Items from a dataset
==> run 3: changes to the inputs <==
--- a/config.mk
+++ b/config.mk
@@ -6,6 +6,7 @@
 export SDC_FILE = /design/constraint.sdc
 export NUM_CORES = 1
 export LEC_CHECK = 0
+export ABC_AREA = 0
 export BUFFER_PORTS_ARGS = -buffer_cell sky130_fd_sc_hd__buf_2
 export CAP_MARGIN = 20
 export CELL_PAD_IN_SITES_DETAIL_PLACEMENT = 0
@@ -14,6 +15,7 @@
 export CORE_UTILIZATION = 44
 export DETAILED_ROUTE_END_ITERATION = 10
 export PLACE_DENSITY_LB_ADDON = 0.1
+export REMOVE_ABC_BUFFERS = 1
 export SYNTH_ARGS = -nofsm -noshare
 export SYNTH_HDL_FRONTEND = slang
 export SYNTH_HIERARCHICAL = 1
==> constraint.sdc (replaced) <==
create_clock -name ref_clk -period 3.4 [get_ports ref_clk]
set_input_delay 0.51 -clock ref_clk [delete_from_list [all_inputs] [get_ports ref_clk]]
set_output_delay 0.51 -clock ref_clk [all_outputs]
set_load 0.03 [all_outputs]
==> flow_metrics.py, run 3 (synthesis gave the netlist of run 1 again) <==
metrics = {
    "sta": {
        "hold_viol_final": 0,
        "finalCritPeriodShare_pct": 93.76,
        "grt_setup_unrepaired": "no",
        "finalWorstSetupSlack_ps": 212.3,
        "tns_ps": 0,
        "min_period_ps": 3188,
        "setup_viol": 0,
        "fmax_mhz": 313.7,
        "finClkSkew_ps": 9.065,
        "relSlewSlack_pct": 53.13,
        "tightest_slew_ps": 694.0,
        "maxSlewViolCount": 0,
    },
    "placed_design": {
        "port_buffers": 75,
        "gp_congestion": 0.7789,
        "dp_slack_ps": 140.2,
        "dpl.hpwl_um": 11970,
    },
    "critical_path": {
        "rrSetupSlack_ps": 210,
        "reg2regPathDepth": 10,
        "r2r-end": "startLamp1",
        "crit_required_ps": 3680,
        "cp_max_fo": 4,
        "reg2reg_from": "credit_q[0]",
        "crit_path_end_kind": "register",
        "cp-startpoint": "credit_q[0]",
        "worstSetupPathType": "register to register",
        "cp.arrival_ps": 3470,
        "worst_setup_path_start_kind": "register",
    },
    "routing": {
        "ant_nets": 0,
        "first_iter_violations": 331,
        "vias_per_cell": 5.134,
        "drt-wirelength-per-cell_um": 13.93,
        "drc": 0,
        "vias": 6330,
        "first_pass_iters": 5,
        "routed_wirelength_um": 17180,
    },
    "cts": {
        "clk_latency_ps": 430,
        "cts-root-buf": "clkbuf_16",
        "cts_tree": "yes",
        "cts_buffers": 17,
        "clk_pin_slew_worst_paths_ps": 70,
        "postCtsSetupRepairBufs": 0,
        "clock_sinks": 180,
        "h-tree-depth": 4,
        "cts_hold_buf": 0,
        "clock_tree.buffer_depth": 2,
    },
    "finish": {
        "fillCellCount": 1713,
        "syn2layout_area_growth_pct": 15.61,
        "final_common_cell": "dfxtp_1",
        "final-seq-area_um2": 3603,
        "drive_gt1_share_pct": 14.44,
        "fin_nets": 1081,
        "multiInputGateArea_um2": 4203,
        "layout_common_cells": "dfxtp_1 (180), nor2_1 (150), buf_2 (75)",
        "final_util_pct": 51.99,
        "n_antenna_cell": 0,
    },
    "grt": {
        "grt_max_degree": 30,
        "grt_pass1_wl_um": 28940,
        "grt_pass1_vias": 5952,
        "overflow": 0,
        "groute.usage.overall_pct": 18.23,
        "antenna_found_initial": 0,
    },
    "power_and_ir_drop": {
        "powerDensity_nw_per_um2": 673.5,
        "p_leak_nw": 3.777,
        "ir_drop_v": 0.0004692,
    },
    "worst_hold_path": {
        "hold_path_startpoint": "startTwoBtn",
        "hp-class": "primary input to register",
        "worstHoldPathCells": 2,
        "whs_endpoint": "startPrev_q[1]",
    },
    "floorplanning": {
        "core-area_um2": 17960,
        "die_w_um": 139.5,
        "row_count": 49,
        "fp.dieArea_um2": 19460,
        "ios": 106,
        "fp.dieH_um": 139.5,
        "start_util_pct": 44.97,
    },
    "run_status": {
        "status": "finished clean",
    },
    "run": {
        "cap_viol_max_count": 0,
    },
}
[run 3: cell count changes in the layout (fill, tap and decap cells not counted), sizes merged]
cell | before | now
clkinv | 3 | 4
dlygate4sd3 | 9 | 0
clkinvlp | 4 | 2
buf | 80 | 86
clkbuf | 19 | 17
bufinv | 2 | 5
`src/fault_input_detect.sv`:
```
// constants for the output-disable unit and the per-input fault detector
//
// Functional notes
// - nine active-low request inputs, each edge or low-level triggered
// - sampling clock is peripheral clock /1, /2, /4, /8, /16 or /128
// - low level accepted after 4, 8 or 16 consecutive low samples
// - a detected request condition disables the target outputs
// - main oscillator stop report disables the target outputs
// - both members of a timer complementary pair active disables outputs
// - both A and B of a PWM channel active disables outputs
// - analog comparator detection disables the target outputs
// - software can force the disable through its own request register
// - interrupt requests for input sampling and output overlap faults
// - targets are the listed timer and PWM timer output pins
// - four-bit mode per input: 0 edge, 1-6 low sampling, rest prohibited
// - per-input sticky flag, cleared by zero write after reading one
package poe_pkg;
   // ----------------------------------------------------------------
   // register map (byte offsets on the plain register port)
   // ----------------------------------------------------------------
   localparam int ADDR_W = 8;
   localparam int DATA_W = 32;
   localparam logic [7:0] REG_MODE_LO = 8'h00;
   localparam logic [7:0] REG_MODE_HI = 8'h04;
   localparam logic [7:0] REG_COUNT_SEL = 8'h08;
   localparam logic [7:0] REG_FLAGS = 8'h0C;
   localparam logic [7:0] REG_ENABLE = 8'h10;
   localparam logic [7:0] REG_SOFT = 8'h14;
   localparam logic [7:0] REG_STATUS = 8'h18;
   // ----------------------------------------------------------------
   // sources and flag positions
   // ----------------------------------------------------------------
   localparam int N_REQ = 9;
   localparam int N_FLAGS = 13;
   localparam int FLAG_OSC = 9;
   localparam int FLAG_CMP = 10;
   localparam int FLAG_MTU_OVL = 11;
   localparam int FLAG_PWM_OVL = 12;
   localparam int EN_IRQ_IN = 13;
   localparam int EN_IRQ_OVL = 14;
   localparam int EN_W = 15;
   localparam logic [14:0] ENABLE_RESET = 15'h1FFF;
   localparam int STAT_DISABLED = 9;
   localparam int STAT_OSC = 10;
   // ----------------------------------------------------------------
   // detection modes, sample counts, prescaler masks
   // ----------------------------------------------------------------
   localparam logic [3:0] MODE_EDGE = 4'h0;
   localparam logic [3:0] MODE_DIV8 = 4'h1;
   localparam logic [3:0] MODE_DIV16 = 4'h2;
   localparam logic [3:0] MODE_DIV128 = 4'h3;
   localparam logic [3:0] MODE_DIV1 = 4'h4;
   localparam logic [3:0] MODE_DIV2 = 4'h5;
   localparam logic [3:0] MODE_DIV4 = 4'h6;
   localparam logic [1:0] CNT_SEL_16 = 2'h0;
   localparam logic [1:0] CNT_SEL_8 = 2'h1;
   localparam logic [1:0] CNT_SEL_4 = 2'h2;
   localparam logic [4:0] SAMPLES_16 = 5'h10;
   localparam logic [4:0] SAMPLES_8 = 5'h08;
   localparam logic [4:0] SAMPLES_4 = 5'h04;
   localparam logic [6:0] MASK_DIV1 = 7'h00;
   localparam logic [6:0] MASK_DIV2 = 7'h01;
   localparam logic [6:0] MASK_DIV4 = 7'h03;
   localparam logic [6:0] MASK_DIV8 = 7'h07;
   localparam logic [6:0] MASK_DIV16 = 7'h0F;
   localparam logic [6:0] MASK_DIV128 = 7'h7F;

   // low-level sampling mode, prohibited codes excluded
   function automatic logic is_low_mode(input logic [3:0] mode);
      is_low_mode = (mode >= MODE_DIV8) && (mode <= MODE_DIV4);
   endfunction : is_low_mode

   // sampling strobe from the shared prescaler
   function automatic logic sample_tick(input logic [3:0] mode,
                                        input logic [6:0] pre);
      logic [6:0] mask;
      mask = MASK_DIV128;
      case (mode)
         MODE_DIV1: mask = MASK_DIV1;
         MODE_DIV2: mask = MASK_DIV2;
         MODE_DIV4: mask = MASK_DIV4;
         MODE_DIV8: mask = MASK_DIV8;
         MODE_DIV16: mask = MASK_DIV16;
         default: mask = MASK_DIV128;
      endcase
      sample_tick = is_low_mode(mode) && ((pre & mask) == MASK_DIV1);
   endfunction : sample_tick

   // consecutive low samples needed
   function automatic logic [4:0] sample_goal(input logic [1:0] sel);
      case (sel)
         CNT_SEL_8: sample_goal = SAMPLES_8;
         CNT_SEL_4: sample_goal = SAMPLES_4;
         default: sample_goal = SAMPLES_16;
      endcase
   endfunction : sample_goal

   typedef enum logic [1:0]
   {
      ST_WATCH = 2'b00,
      ST_LOW = 2'b01,
      ST_HELD = 2'b10
   } det_state_t;
endpackage : poe_pkg

`timescale 1ns/1ps
module fault_input_detect
(
   // clock and reset
   input wire logic clock,
   input wire logic rst,
   // request pin, active low
   input wire logic pin_n,
   // configuration
   input wire logic [3:0] mode,
   input wire logic [1:0] count_sel,
   input wire logic [6:0] prescale,
   // one-cycle detection pulse
   output logic detect_r
);
   poe_pkg::det_state_t state_r;
   logic prev_r;
   logic [4:0] run_r;
   logic tick;
   logic [4:0] goal;
   logic [4:0] run_nxt;

   assign tick = poe_pkg::sample_tick(mode, prescale);
   assign goal = poe_pkg::sample_goal(count_sel);
   assign run_nxt = run_r + 5'h01;

   // previous pin level for edge detection
   always_ff @(posedge clock)
   begin
      if (rst)
         prev_r <= 1'b1;
      else
         prev_r <= pin_n;
   end

   // watch / count low samples / wait for release
   always_ff @(posedge clock)
   begin
      if (rst)
      begin
         state_r <= poe_pkg::ST_WATCH;
         run_r <= 5'h00;
         detect_r <= 1'b0;
      end
      else
      begin
         detect_r <= 1'b0;
         case (state_r)
            poe_pkg::ST_WATCH:
            begin
               run_r <= 5'h00;
               if (mode == poe_pkg::MODE_EDGE && prev_r && !pin_n)
                  detect_r <= 1'b1;
               else if (tick && !pin_n)
               begin
                  run_r <= 5'h01;
                  state_r <= poe_pkg::ST_LOW;
               end
            end
            poe_pkg::ST_LOW:
            begin
               // a change to edge or a prohibited mode mid-count abandons the run
               if (!poe_pkg::is_low_mode(mode) || pin_n)
                  state_r <= poe_pkg::ST_WATCH;
               else if (tick)
               begin
                  run_r <= run_nxt;
                  if (run_nxt == goal)
                  begin
                     detect_r <= 1'b1;
                     state_r <= poe_pkg::ST_HELD;
                  end
               end
            end
            poe_pkg::ST_HELD:
            begin
               // one report per low episode; the flag is sticky anyway
               if (pin_n)
                  state_r <= poe_pkg::ST_WATCH;
            end
            default: state_r <= poe_pkg::ST_WATCH;
         endcase
      end
   end
endmodule : fault_input_detect

```
`src/port_output_disable_control.sv`:
```
// emergency output-disable unit with plain register port
`timescale 1ns/1ps
module port_output_disable_control
#(
   parameter int MTU_PAIRS = 6,
   parameter int PWM_CH = 9,
   parameter int MTU_PINS = 20,
   parameter int PWM_PINS = 20
)
(
   // clock and reset
   input wire logic clock,
   input wire logic rst,
   // register port
   input wire logic [poe_pkg::ADDR_W-1:0] addr,
   input wire logic [poe_pkg::DATA_W-1:0] wdata,
   input wire logic wr,
   input wire logic rd,
   output logic [poe_pkg::DATA_W-1:0] rdata_r,
   // fault request pins, active low
   input wire logic fault_request_in_0_n,
   input wire logic fault_request_in_4_n,
   input wire logic fault_request_in_8_n,
   input wire logic fault_request_in_9_n,
   input wire logic fault_request_in_10_n,
   input wire logic fault_request_in_11_n,
   input wire logic fault_request_in_12_n,
   input wire logic fault_request_in_13_n,
   input wire logic fault_request_in_14_n,
   // other fault sources
   input wire logic osc_stop_detected,
   input wire logic analog_comparator_unit_detect,
   // timer outputs watched for overlap, active high
   input wire logic [MTU_PAIRS-1:0] mtu_pair_a,
   input wire logic [MTU_PAIRS-1:0] mtu_pair_b,
   input wire logic [PWM_CH-1:0] pwm_out_a,
   input wire logic [PWM_CH-1:0] pwm_out_b,
   // pin release to general-purpose port, high = disabled
   output logic [MTU_PINS-1:0] mtu_pin_release_r,
   output logic [PWM_PINS-1:0] pwm_pin_release_r,
   // interrupt requests
   output logic input_irq_r,
   output logic overlap_irq_r
);
   localparam int NF = poe_pkg::N_FLAGS;
   localparam int NR = poe_pkg::N_REQ;

   // ----------------------------------------------------------------
   // registers and wiring
   // ----------------------------------------------------------------
   logic [NR-1:0] pins_n;
   logic [NR-1:0] det;
   logic [6:0] prescale_r;
   logic [4*NR-1:0] mode_r;
   logic [2*NR-1:0] cnt_sel_r;
   logic [NF-1:0] flags_r;
   logic [NF-1:0] seen_r;
   logic [poe_pkg::EN_W-1:0] enable_r;
   logic software_disable_request_reg_r;
   logic [NF-1:0] set_ev;
   logic [NF-1:0] clr_ok;
   logic [NF-1:0] clr_req;
   logic wr_flags;
   logic rd_flags;
   logic mtu_off_nxt;
   logic pwm_off_nxt;
   logic [poe_pkg::DATA_W-1:0] rdata_nxt;

   assign pins_n = {fault_request_in_14_n, fault_request_in_13_n,
                    fault_request_in_12_n, fault_request_in_11_n,
                    fault_request_in_10_n, fault_request_in_9_n,
                    fault_request_in_8_n, fault_request_in_4_n,
                    fault_request_in_0_n};
   assign wr_flags = wr && (addr == poe_pkg::REG_FLAGS);
   assign rd_flags = rd && (addr == poe_pkg::REG_FLAGS);

   // shared free-running prescaler for the sampling clocks
   always_ff @(posedge clock)
   begin
      if (rst)
         prescale_r <= 7'h00;
      else
         prescale_r <= prescale_r + 7'h01;
   end

   // ----------------------------------------------------------------
   // per-input detectors
   // ----------------------------------------------------------------
   for (genvar i = 0; i < NR; i++)
   begin : g_req
      fault_input_detect u_det
      (
         .clock(clock),
         .rst(rst),
         .pin_n(pins_n[i]),
         .mode(mode_r[4*i +: 4]),
         .count_sel(cnt_sel_r[2*i +: 2]),
         .prescale(prescale_r),
         .detect_r(det[i])
      );
   end

   // ----------------------------------------------------------------
   // configuration registers
   // ----------------------------------------------------------------
   // mode and sample-count fields, reset to edge detection
   always_ff @(posedge clock)
   begin
      if (rst)
      begin
         mode_r <= '0;
         cnt_sel_r <= '0;
      end
      else if (wr)
      begin
         case (addr)
            poe_pkg::REG_MODE_LO: mode_r[31:0] <= wdata;
            poe_pkg::REG_MODE_HI: mode_r[4*NR-1:32] <= wdata[3:0];
            poe_pkg::REG_COUNT_SEL: cnt_sel_r <= wdata[2*NR-1:0];
            default: ;
         endcase
      end
   end

   // source and interrupt enables
   always_ff @(posedge clock)
   begin
      if (rst)
         enable_r <= poe_pkg::ENABLE_RESET;
      else if (wr && addr == poe_pkg::REG_ENABLE)
         enable_r <= wdata[poe_pkg::EN_W-1:0];
   end

   // software request, held until software writes zero
   always_ff @(posedge clock)
   begin
      if (rst)
         software_disable_request_reg_r <= 1'b0;
      else if (wr && addr == poe_pkg::REG_SOFT)
         software_disable_request_reg_r <= wdata[0];
   end

   // ----------------------------------------------------------------
   // sticky flags
   // ----------------------------------------------------------------
   // events from every source in one vector
   always_comb
   begin
      set_ev = '0;
      set_ev[NR-1:0] = det;
      set_ev[poe_pkg::FLAG_OSC] = osc_stop_detected;
      set_ev[poe_pkg::FLAG_CMP] = analog_comparator_unit_detect;
      set_ev[poe_pkg::FLAG_MTU_OVL] = |(mtu_pair_a & mtu_pair_b);
      set_ev[poe_pkg::FLAG_PWM_OVL] = |(pwm_out_a & pwm_out_b);
   end

   // a low-level flag may only clear while its pin is back high
   always_comb
   begin
      clr_ok = '1;
      for (int i = 0; i < NR; i++)
      begin
         if (poe_pkg::is_low_mode(mode_r[4*i +: 4]) && !pins_n[i])
            clr_ok[i] = 1'b0;
      end
      clr_req = {NF{wr_flags}} & ~wdata[NF-1:0] & seen_r & clr_ok;
   end

   // set wins over a clear in the same cycle
   always_ff @(posedge clock)
   begin
      if (rst)
         flags_r <= '0;
      else
         flags_r <= (flags_r & ~clr_req) | set_ev;
   end

   // bits read as one arm the zero-write clear; any flag write disarms
   always_ff @(posedge clock)
   begin
      if (rst)
         seen_r <= '0;
      else if (wr_flags)
         seen_r <= '0;
      else if (rd_flags)
         seen_r <= seen_r | flags_r;
   end

   // ----------------------------------------------------------------
   // disable outputs
   // ----------------------------------------------------------------
   // overlap of one timer family only silences that family
   always_comb
   begin
      logic [NF-1:0] act;
      act = flags_r & enable_r[NF-1:0];
      mtu_off_nxt = (|act[poe_pkg::FLAG_CMP:0]) || act[poe_pkg::FLAG_MTU_OVL]
         || software_disable_request_reg_r;
      pwm_off_nxt = (|act[poe_pkg::FLAG_CMP:0]) || act[poe_pkg::FLAG_PWM_OVL]
         || software_disable_request_reg_r;
   end

   // registered release; targets stay off as long as an enabled flag for them is set
   always_ff @(posedge clock)
   begin
      if (rst)
      begin
         mtu_pin_release_r <= '0;
         pwm_pin_release_r <= '0;
      end
      else
      begin
         mtu_pin_release_r <= {MTU_PINS{mtu_off_nxt}};
         pwm_pin_release_r <= {PWM_PINS{pwm_off_nxt}};
      end
   end

   // interrupt requests follow the sticky flags
   always_ff @(posedge clock)
   begin
      if (rst)
      begin
         input_irq_r <= 1'b0;
         overlap_irq_r <= 1'b0;
      end
      else
      begin
         input_irq_r <= enable_r[poe_pkg::EN_IRQ_IN]
            && (|flags_r[NR-1:0]);
         overlap_irq_r <= enable_r[poe_pkg::EN_IRQ_OVL]
            && (flags_r[poe_pkg::FLAG_MTU_OVL]
                || flags_r[poe_pkg::FLAG_PWM_OVL]);
      end
   end

   // ----------------------------------------------------------------
   // read port
   // ----------------------------------------------------------------
   // unmapped offsets read zero
   always_comb
   begin
      rdata_nxt = '0;
      case (addr)
         poe_pkg::REG_MODE_LO: rdata_nxt = mode_r[31:0];
         poe_pkg::REG_MODE_HI: rdata_nxt[3:0] = mode_r[4*NR-1:32];
         poe_pkg::REG_COUNT_SEL: rdata_nxt[2*NR-1:0] = cnt_sel_r;
         poe_pkg::REG_FLAGS: rdata_nxt[NF-1:0] = flags_r;
         poe_pkg::REG_ENABLE: rdata_nxt[poe_pkg::EN_W-1:0] = enable_r;
         poe_pkg::REG_SOFT: rdata_nxt[0] = software_disable_request_reg_r;
         poe_pkg::REG_STATUS:
         begin
            rdata_nxt[NR-1:0] = pins_n;
            rdata_nxt[poe_pkg::STAT_DISABLED] = mtu_pin_release_r[0]
               || pwm_pin_release_r[0];
            rdata_nxt[poe_pkg::STAT_OSC] = osc_stop_detected;
         end
         default: rdata_nxt = '0;
      endcase
   end

   // data stand one cycle after the strobe, zero otherwise
   always_ff @(posedge clock)
   begin
      if (rst)
         rdata_r <= '0;
      else if (rd)
         rdata_r <= rdata_nxt;
      else
         rdata_r <= '0;
   end
endmodule : port_output_disable_control

```
`config.mk`:
```
export PLATFORM = sky130hd
export DESIGN_NAME = port_output_disable_control
export DESIGN_NICKNAME = d
export VERILOG_FILES = /design/src/fault_input_detect.sv /design/src/port_output_disable_control.sv
export SDC_FILE = /design/constraint.sdc
export NUM_CORES = 1
export LEC_CHECK = 0
export BUFFER_PORTS_ARGS = -buffer_cell sky130_fd_sc_hd__buf_2
export CAP_MARGIN = 20
export CORE_MARGIN = 8
export CORE_UTILIZATION = 45
export DETAILED_ROUTE_END_ITERATION = 8
export PLACE_DENSITY = 0.65
export SYNTH_ARGS = -nofsm -noshare
export SYNTH_HDL_FRONTEND = slang
export SYNTH_HIERARCHICAL = 1
export SYNTH_SLANG_ARGS = --single-unit
```
`constraint.sdc`:
```
create_clock -name clock -period 5.25 [get_ports clock]
set_input_delay 1.05 -clock clock [delete_from_list [all_inputs] [get_ports clock]]
set_output_delay 1.05 -clock clock [all_outputs]
set_load 0.02 [all_outputs]
```
# Yosys cells after proc, flatten, opt, wreduce, memory -nomap -nowiden
# Cells that the tools add are included.
[totals] word_cells=603 reg_bits=220
[op_classes] n_mux=186 addsub=10 order_cmp=18 eq_ne=159 n_reduce_logical=158 bitwise_logic=22
[ops] cell="one-hot mux 7 bit (5 select lines)" count=10
[ops] cell="one-hot mux 5 bit (2 select lines)" count=18
[ops] cell="two-way mux 5 bit" count=27
[ops] cell="== test 4 x 3 -> 1 bit (second input constant)" count=27
[ops] cell="two-way mux 2 bit" count=54
[ops] cell="AND 13 bit" count=5
[ops] cell="AND 7 bit" count=9
[ops] cell="zero test 7 bit" count=9
[ops] cell="logical AND 1 bit" count=60
[ops] cell="one-hot mux 2 bit (3 select lines)" count=10
[ops] cell="two-way mux 1 bit" count=54
[ops] cell="inequality test 2 bit (second input constant)" count=27
[ops] cell="inequality test 3 x 1 -> 1 bit (second input constant)" count=18
[ops] cell="adder 5 x 1 -> 5 bit (second input constant)" count=9
[ops] cell="== test 5 bit" count=9
[ops] cell="AND reduction 5 bit" count=9
[ops] cell="== test 2 x 1 -> 1 bit (second input constant)" count=18
[ops] cell="== test 2 bit (second input constant)" count=18
[ops] cell="== test 4 x 1 -> 1 bit (second input constant)" count=9
[ops] cell="== test 4 x 2 -> 1 bit (second input constant)" count=9
[ops] cell="greater-or-equal comparator 4 x 1 -> 1 bit (second input constant)" count=9
[ops] cell="<= comparator 4 x 3 -> 1 bit (second input constant)" count=9
[ops] cell="zero test 4 bit" count=9
[ops] cell="inequality test 2 x 1 -> 1 bit (second input constant)" count=18
[ops] cell="26 further kinds" count=99

# Logic depth before layout (Yosys ltp)
[logic_depth] ltp_word=9 mapped_depth=8 depth_no_buf=7

# Modules after synthesis
# Netlist, hierarchy kept.
[by_module_without_submodules] mod="fault_input_detect" seq_area_each_um2=180.2 n_inst=9 cells_per_inst=83 area_each_um2=675.6
[by_module_without_submodules] mod="port_output_disable_control" seq_area_each_um2=2782.7 n_inst=1 cells_per_inst=706 area_each_um2=6015.8

# Least setup slack after synthesis
# No wires, ideal clock.
[synth_timing] kind="input to register" from="input addr[3] in the netlist's numbering" to="register cnt_sel_r[10]" n_path_buf=2 slack_ns=2.945 t_arrival_ns=2.172 required_ns=5.118 stages=6 path_cell_list="buf_2 nor4b_4 nand3_1 clkbuf_1 nand2_1 a21oi_1"
[synth_via] elab_chain_cells=2
[synth_lines] element="start: declaration" line_no="port_output_disable_control.sv:15" text="input wire logic [poe_pkg::ADDR_W-1:0] addr,"
[synth_lines] element="== test 8 x 4 -> 1 bit" line_no="port_output_disable_control.sv:116" text="case (addr)"
[synth_lines] element="AND reduction 2 bit (no source line)"
[synth_lines] element="end signal: assignment" line_no="port_output_disable_control.sv:119" text="poe_pkg::REG_COUNT_SEL: cnt_sel_r <= wdata[2*NR-1:0];"
[synth_lines] element="end: declaration" line_no="port_output_disable_control.sv:55" text="logic [2*NR-1:0] cnt_sel_r;"
# No other way between the ends.
# A chain may end at the register's enable or synchronous reset.

# Final worst setup path
[layout_timing] from="input addr[3] in the netlist's numbering" to="register cnt_sel_r[8]"
# The elaborated chain is that of the path after synthesis.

■ Exercise
Repeat the entries verbatim through the line with "REMOVE_ABC_BUFFERS = 1".

■ Task output
==> run 3: changes to the inputs <==
--- a/config.mk
+++ b/config.mk
@@ -6,6 +6,7 @@
 export SDC_FILE = /design/constraint.sdc
 export NUM_CORES = 1
 export LEC_CHECK = 0
+export ABC_AREA = 0
 export BUFFER_PORTS_ARGS = -buffer_cell sky130_fd_sc_hd__buf_2
 export CAP_MARGIN = 20
 export CELL_PAD_IN_SITES_DETAIL_PLACEMENT = 0
@@ -14,6 +15,7 @@
 export CORE_UTILIZATION = 44
 export DETAILED_ROUTE_END_ITERATION = 10
 export PLACE_DENSITY_LB_ADDON = 0.1
+export REMOVE_ABC_BUFFERS = 1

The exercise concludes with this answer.